Milei eligió una universidad judía para lanzar su análisis más duro sobre la guerra en Medio Oriente
Milei usó ese contexto bélico para construir uno de los tramos más llamativos de su discurso. Habló de Trump con devoción. Afirmó que el presidente estadounidense ya había cerrado ocho conflictos y que su gestión “será coronada finalmente, no solo con la paz en Ucrania, en Rusia, sino que la frutilla del postre va a ser que Cuba definitivamente será libre”. También señaló que “el mundo se salvó por un centímetro, que fue la bala que no le pegó a Trump”.
Su análisis geopolítico tuvo una estructura bien definida.

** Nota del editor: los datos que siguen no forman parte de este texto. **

What follows belongs to an exercise in optimizing a design on an open flow for small area; a production flow would make more cautious choices. Only simulation tests tie the RTL to the original design; equivalence was not proved. The clock cells of runs 1 and 5 come from the design's own scripts or RTL, not from TritonCTS. No driver is modelled on the clock port, so clock power and skew are understated where the tree is cut down; a real chip needs a root buffer or a tree. Power figures rest on the tool's default switching activity, not on a simulated workload.

<file path="flow/config.mk">
export PLATFORM = sky130hd
export DESIGN_NAME = ChipInterface
export DESIGN_NICKNAME = ChipInterface
export VERILOG_FILES = /design/flow/design.v
export SDC_FILE = /design/flow/constraint.sdc
export NUM_CORES = 4
export LEC_CHECK = 0
export CAP_MARGIN = 20
export CORE_MARGIN = 2
export CORE_UTILIZATION = 40
export SLEW_MARGIN = 20
</file>
<file path="flow/constraint.sdc">
create_clock -name core_clock -period 12.0 [get_ports {CLOCK_50}]
set_input_delay 2.4000 -clock core_clock [delete_from_list [all_inputs] [get_ports {CLOCK_50}]]
set_output_delay 2.4000 -clock core_clock [all_outputs]
set_load 0.01 [all_outputs]
</file>
<file path="flow/design.v">
`default_nettype none
module ChipInterface
  (output logic [6:0] HEX7, HEX6,
  output logic [7:0] LEDG,
  input logic [17:0] SW,
  input logic [3:0] KEY,
  input logic CLOCK_50);
  logic [1:0] act_a, act_s;
  always_ff @(posedge CLOCK_50) begin
    act_a <= {~(KEY[2] & KEY[1]), (KEY[2] & KEY[1]) ? ~KEY[0] : KEY[2]};
    act_s <= act_a;
  end
  logic force_s, y_s;
  assign force_s = act_s[1];
  assign y_s = act_s[0];
  function automatic logic [2:0] corner_code(input logic [3:0] v);
    corner_code[2] = (v == 4'd2) | (v == 4'd4) | (v == 4'd6) | (v == 4'd8);
    corner_code[1] = v[3] | (v[2] & v[1]);    
    corner_code[0] = v[3] | ~v[2];            
  endfunction
  function automatic logic [2:0] edge_code(input logic [3:0] v);
    edge_code[2] = (v == 4'd1) | (v == 4'd3) | (v == 4'd7) | (v == 4'd9);
    edge_code[1] = v[3] | v[2];               
    edge_code[0] = ~v[1];                     
  endfunction
  logic [2:0] c1, c3, e2, e4, e6;
  logic m5;
  logic [3:0] n7, n8, n9;
  logic [3:0] entry, sel;
  assign entry = SW[3:0];
  assign sel = SW[7:4];
  logic [2:0] entry_c, entry_e;
  assign entry_c = corner_code(entry);
  assign entry_e = edge_code(entry);
  always_ff @(posedge CLOCK_50) begin
    if (force_s) begin
      if (y_s) begin
        c1 <= corner_code(4'd8);
        e2 <= edge_code(4'd1);
        c3 <= corner_code(4'd6);
        e4 <= edge_code(4'd3);
        m5 <= 1'b1;
        e6 <= edge_code(4'd7);
        n7 <= 4'd4;
        n8 <= 4'd9;
        n9 <= 4'd2;
      end
      else begin
        c1 <= {1'b0, corner_code(4'd8) & 2'b11};
        e2 <= {1'b0, edge_code(4'd1) & 2'b11};
        c3 <= {1'b0, corner_code(4'd6) & 2'b11};
        e4 <= {1'b0, edge_code(4'd3) & 2'b11};
        m5 <= 1'b0;
        e6 <= {1'b0, edge_code(4'd7) & 2'b11};
        n7 <= 4'd0;
        n8 <= 4'd0;
        n9 <= 4'd0;
      end
    end
    else if (y_s) begin
      case (sel)
        4'd1: c1 <= entry_c;
        4'd2: e2 <= entry_e;
        4'd3: c3 <= entry_c;
        4'd4: e4 <= entry_e;
        4'd5: m5 <= (entry == 4'd5);
        4'd6: e6 <= entry_e;
        4'd7: n7 <= entry;
        4'd8: n8 <= entry;
        4'd9: n9 <= entry;
        default: ;
      endcase
    end
  end
  function automatic logic [2:0] corner_class(input logic [3:0] v);
    case (v)
      4'd2: corner_class = 3'b101;
      4'd4: corner_class = 3'b100;
      4'd6: corner_class = 3'b110;
      4'd8: corner_class = 3'b111;
      default: corner_class = 3'b000;
    endcase
  endfunction
  function automatic logic [2:0] edge_class(input logic [3:0] v);
    case (v)
      4'd1: edge_class = 3'b101;
      4'd3: edge_class = 3'b100;
      4'd7: edge_class = 3'b110;
      4'd9: edge_class = 3'b111;
      default: edge_class = 3'b000;
    endcase
  endfunction
  logic [2:0] c7, c9, e8;
  assign c7 = corner_class(n7);
  assign c9 = corner_class(n9);
  assign e8 = edge_class(n8);
  logic s1, g1, s3, g3;
  assign {s1, g1} = c1[1:0];
  assign {s3, g3} = c3[1:0];
  logic [1:0] want2, want4;
  assign want2 = {~(g1 ? s1 : s3), ~(s1 ^ s3)};
  assign want4 = {~(g1 ? s1 : ~s3), s1 ^ s3};
  logic it_is_magic;
  assign it_is_magic = m5 & c1[2] & c3[2] & (g1 != g3)
                     & (c9 == {1'b1, ~s1, g1})
                     & (c7 == {1'b1, ~s3, g3})
                     & (e2 == {1'b1, want2})
                     & (e8 == {1'b1, ~want2[1], want2[0]})
                     & (e4 == {1'b1, want4})
                     & (e6 == {1'b1, ~want4[1], want4[0]});
  assign LEDG = {8{it_is_magic}};
  function automatic logic [4:0] bcd_add(input logic [3:0] a, b);
    logic [3:0] t;
    logic c, ge10;
    c = 1'b0;
    for (int i = 0; i < 4; i++) begin
      t[i] = a[i] ^ b[i] ^ c;
      c = (a[i] & b[i]) | (c & (a[i] ^ b[i]));
    end
    ge10 = c | (t[3] & (t[2] | t[1]));
    if (ge10) bcd_add = {1'b1, t[3] ^ (t[2] | t[1]), ~(t[2] ^ t[1]), ~t[1], t[0]};
    else bcd_add = {1'b0, t};
  endfunction
  function automatic logic [6:0] seg7(input logic [3:0] d);
    case (d)
      4'd0: seg7 = 7'b100_0000;
      4'd1: seg7 = 7'b111_1001;
      4'd2: seg7 = 7'b010_0100;
      4'd3: seg7 = 7'b011_0000;
      4'd4: seg7 = 7'b001_1001;
      4'd5: seg7 = 7'b001_0010;
      4'd6: seg7 = 7'b000_0010;
      4'd7: seg7 = 7'b111_1000;
      4'd8: seg7 = 7'b000_0000;
      4'd9: seg7 = 7'b001_1000;
      default: seg7 = 7'b111_1111;
    endcase
  endfunction
  logic [4:0] s98, s987;
  assign s98 = bcd_add(n9, n8);
  assign s987 = bcd_add(s98[3:0], n7);
  assign HEX6 = seg7(s987[3:0]);
  assign HEX7 = seg7({2'b00, s98[4] & s987[4], s98[4] ^ s987[4]});
endmodule
</file>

Para Milei, el socialismo descubrió que los cimientos del capitalismo de libre empresa están anclados en los valores judeocristianos. “Atacando a Israel iban a romper las bases del sistema capitalista y la sociedad occidental. Por eso se aliaron socialistas y antisemitas”, desarrolló. La conclusión fue directa: “Vamos a ganar la guerra” contra Irán.
El presidente tampoco esquivó la historia argentina en relación al conflicto. Recordó que Irán “nos puso dos bombas”, en referencia a los atentados a la embajada de Israel en 1992 y a la AMIA en 1994. “Por lo tanto son nuestros enemigos”, dijo. Y enfatizó que Argentina “tiene una alianza estratégica con Estados Unidos y Israel”.

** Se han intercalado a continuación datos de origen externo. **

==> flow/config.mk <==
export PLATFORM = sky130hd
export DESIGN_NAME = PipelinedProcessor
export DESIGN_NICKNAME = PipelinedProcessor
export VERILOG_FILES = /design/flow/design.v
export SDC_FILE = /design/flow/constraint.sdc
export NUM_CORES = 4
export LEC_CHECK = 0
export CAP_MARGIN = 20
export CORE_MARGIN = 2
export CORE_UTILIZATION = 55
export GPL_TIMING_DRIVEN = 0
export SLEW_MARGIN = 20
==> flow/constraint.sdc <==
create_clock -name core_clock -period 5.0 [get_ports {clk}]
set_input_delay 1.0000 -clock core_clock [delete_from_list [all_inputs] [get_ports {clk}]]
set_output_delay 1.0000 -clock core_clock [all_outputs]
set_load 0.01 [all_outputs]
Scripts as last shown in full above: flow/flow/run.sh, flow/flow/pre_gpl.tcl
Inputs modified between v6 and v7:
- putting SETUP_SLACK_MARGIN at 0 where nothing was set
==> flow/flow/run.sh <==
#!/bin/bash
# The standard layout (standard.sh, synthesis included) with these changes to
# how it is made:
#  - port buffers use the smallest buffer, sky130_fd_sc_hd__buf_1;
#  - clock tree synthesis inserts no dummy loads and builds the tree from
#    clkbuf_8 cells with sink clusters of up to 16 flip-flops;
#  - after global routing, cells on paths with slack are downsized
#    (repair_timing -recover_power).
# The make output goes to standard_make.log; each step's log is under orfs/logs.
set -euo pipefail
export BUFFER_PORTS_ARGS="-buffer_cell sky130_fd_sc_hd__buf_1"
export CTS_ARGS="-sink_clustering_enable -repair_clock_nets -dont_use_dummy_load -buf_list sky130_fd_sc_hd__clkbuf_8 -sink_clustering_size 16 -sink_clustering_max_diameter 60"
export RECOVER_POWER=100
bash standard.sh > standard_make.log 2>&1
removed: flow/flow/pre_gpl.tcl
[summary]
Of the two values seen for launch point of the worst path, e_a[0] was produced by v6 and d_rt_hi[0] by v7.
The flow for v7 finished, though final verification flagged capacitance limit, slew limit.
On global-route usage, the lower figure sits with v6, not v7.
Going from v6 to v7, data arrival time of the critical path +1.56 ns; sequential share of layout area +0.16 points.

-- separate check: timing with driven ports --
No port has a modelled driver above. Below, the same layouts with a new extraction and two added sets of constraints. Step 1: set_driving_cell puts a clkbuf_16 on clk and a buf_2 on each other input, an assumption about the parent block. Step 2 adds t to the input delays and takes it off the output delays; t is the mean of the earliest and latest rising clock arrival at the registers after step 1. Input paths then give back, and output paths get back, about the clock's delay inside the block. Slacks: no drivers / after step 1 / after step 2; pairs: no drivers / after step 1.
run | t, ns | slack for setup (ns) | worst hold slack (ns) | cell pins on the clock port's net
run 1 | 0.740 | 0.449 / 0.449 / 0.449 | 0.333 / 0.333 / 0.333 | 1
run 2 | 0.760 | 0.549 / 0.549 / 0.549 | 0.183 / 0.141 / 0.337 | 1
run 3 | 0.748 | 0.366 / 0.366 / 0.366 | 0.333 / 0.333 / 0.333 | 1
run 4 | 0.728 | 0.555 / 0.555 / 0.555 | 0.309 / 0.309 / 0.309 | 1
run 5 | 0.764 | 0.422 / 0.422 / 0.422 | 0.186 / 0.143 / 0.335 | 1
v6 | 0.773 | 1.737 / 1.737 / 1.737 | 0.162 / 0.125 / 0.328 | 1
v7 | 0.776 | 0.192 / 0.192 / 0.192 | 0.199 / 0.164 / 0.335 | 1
From an optimization exercise on the open Yosys and OpenROAD flow, aimed at small area; shortcuts taken in it are not production practice.
In this exercise RTL edits were held to simulation tests only and were not proved equivalent to the original.
Power is estimated from default activity; no workload was simulated.

`flow/design.v`:
```
module fpadd_top (
    input  wire        clk,
    input  wire [31:0] a,
    input  wire [31:0] b,
    output reg  [31:0] y
);
    reg  [31:0] a_q, b_q;
    wire        s_w;
    wire [7:0]  e_w;
    wire [22:0] f_w;
    fp_adder u_add (
        .sign1(a_q[31]), .sign2(b_q[31]),
        .exp1(a_q[30:23]), .exp2(b_q[30:23]),
        .frac1(a_q[22:0]), .frac2(b_q[22:0]),
        .sign_out(s_w), .exp_out(e_w), .frac_out(f_w)
    );
    always @(posedge clk) begin
        a_q <= a;
        b_q <= b;
        y   <= {s_w, e_w, f_w};
    end
endmodule

module fp_adder(
    input wire sign1,sign2,
    input wire[7:0] exp1,exp2,
    input wire [22:0] frac1,frac2,
    output wire sign_out,
    output wire [7:0] exp_out,
    output wire [22:0] frac_out
);
    wire [8:0] ed  = {1'b0,exp1} - {1'b0,exp2};
    wire       elt = ed[8];                  
    wire       eeq = ~|ed[7:0];
    wire       fgt = frac1 > frac2;
    wire       gt  = eeq ? fgt : ~elt;       
    wire [7:0] eb  = elt ? exp2 : exp1;
    wire [7:0] d   = elt ? (exp2 - exp1) : ed[7:0];
    wire       hi  = |d[7:5];
    wire        sb = gt ? sign1 : sign2;
    wire [23:0] fb = gt ? {1'b1,frac1} : {1'b1,frac2};
    wire [23:0] fs = gt ? {1'b1,frac2} : {1'b1,frac1};
    wire [23:0] r0 = (d[4] | hi) ? {16'd0, fs[23:16]} : fs;
    wire [23:0] r1 = (d[3] | hi) ? {8'd0, r0[23:8]} : r0;
    wire [23:0] r2 = d[2] ? {4'd0, r1[23:4]} : r1;
    wire [23:0] r3 = d[1] ? {2'd0, r2[23:2]} : r2;
    wire [23:0] fa = d[0] ? {1'd0, r3[23:1]} : r3;
    wire        sub = sign1 ^ sign2;
    wire [24:0] sum = {1'b0,fb} + {sub,fa ^ {24{sub}}} + {24'd0,sub};
    wire [31:0] x = {sum, 7'h7f};
    wire [15:0] v1; wire [15:0] c1;
    genvar i;
    for (i=0;i<16;i=i+1) begin: l1
        assign v1[i] = x[2*i+1] | x[2*i];
        assign c1[i] = ~x[2*i+1];
    end
    wire [7:0] v2; wire [15:0] c2;
    for (i=0;i<8;i=i+1) begin: l2
        assign v2[i] = v1[2*i+1] | v1[2*i];
        assign c2[2*i+1:2*i] = v1[2*i+1] ? {1'b0, c1[2*i+1]} : {1'b1, c1[2*i]};
    end
    wire [3:0] v3; wire [11:0] c3;
    for (i=0;i<4;i=i+1) begin: l3
        assign v3[i] = v2[2*i+1] | v2[2*i];
        assign c3[3*i+2:3*i] = v2[2*i+1] ? {1'b0, c2[4*i+3:4*i+2]} : {1'b1, c2[4*i+1:4*i]};
    end
    wire [1:0] v4; wire [7:0] c4;
    for (i=0;i<2;i=i+1) begin: l4
        assign v4[i] = v3[2*i+1] | v3[2*i];
        assign c4[4*i+3:4*i] = v3[2*i+1] ? {1'b0, c3[6*i+5:6*i+3]} : {1'b1, c3[6*i+2:6*i]};
    end
    wire [4:0] z = v4[1] ? {1'b0, c4[7:4]} : {1'b1, c4[3:0]};
    wire [24:0] n0 = z[4] ? {sum[8:0], 16'd0} : sum;
    wire [24:0] n1 = z[3] ? {n0[16:0], 8'd0} : n0;
    wire [24:0] n2 = z[2] ? {n1[20:0], 4'd0} : n1;
    wire [24:0] n3 = z[1] ? {n2[22:0], 2'd0} : n2;
    wire [24:0] n4 = z[0] ? {n3[23:0], 1'd0} : n3;
    wire zero = ~|sum;
    wire [23:0] m = (eb >= 8'd23) ? 24'hffffff : ~(24'h7fffff >> eb[4:0]);
    wire flush = ~sum[24] & ~|(sum[23:0] & m);
    wire [7:0] re = eb + 8'd1 - {3'b0,z};
    assign sign_out = sb & ~zero;
    assign exp_out  = flush ? 8'd0 : re;
    assign frac_out = flush ? 23'd0 : n4[23:1];
endmodule
```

Sobre el desenlace regional, Milei fue terminante: “Se ve con claridad el caso de Venezuela, se ve con claridad lo que está pasando en Irán. Por eso no tengo ninguna duda de que Estados Unidos saldrá victorioso de esta situación”. Y agregó que así “se irá cortando el financiamiento” de Cuba y Venezuela, que “se dedicaban a repartir el terror”.
Un cierre en medio de una lluvia de aplausos
El cierre del discurso fue el más aplaudido .Milei evocó la historia del pueblo judío con la misma energía con la que suele hablar de la curva de Laffer: “Tanto en la reciente Guerra de los 12 días como a lo largo de la historia, podría mencionar a todos los que se opusieron al Estado de Israel, sea Egipto, Babilonia, Irán, o el poderoso que fuera: ninguno pudo con el pueblo de Dios”. Y confirmó que la embajada argentina será trasladada a Jerusalén.
Por la noche, Milei tenía previsto participar en la Gala Anual J100 de The Algemeiner, donde recibiría el premio “Guerrero por la verdad”. Un evento que cada año reúne a líderes políticos, empresarios e intelectuales para reconocer a las 100 personas que más influyeron positivamente en la vida judía, comparable en estatus al ranking TIME100 pero centrado en el vínculo con Israel. El presidente argentino llegaría al salón ya consagrado por los aplausos de la Yeshiva. La noche neoyorquina era suya.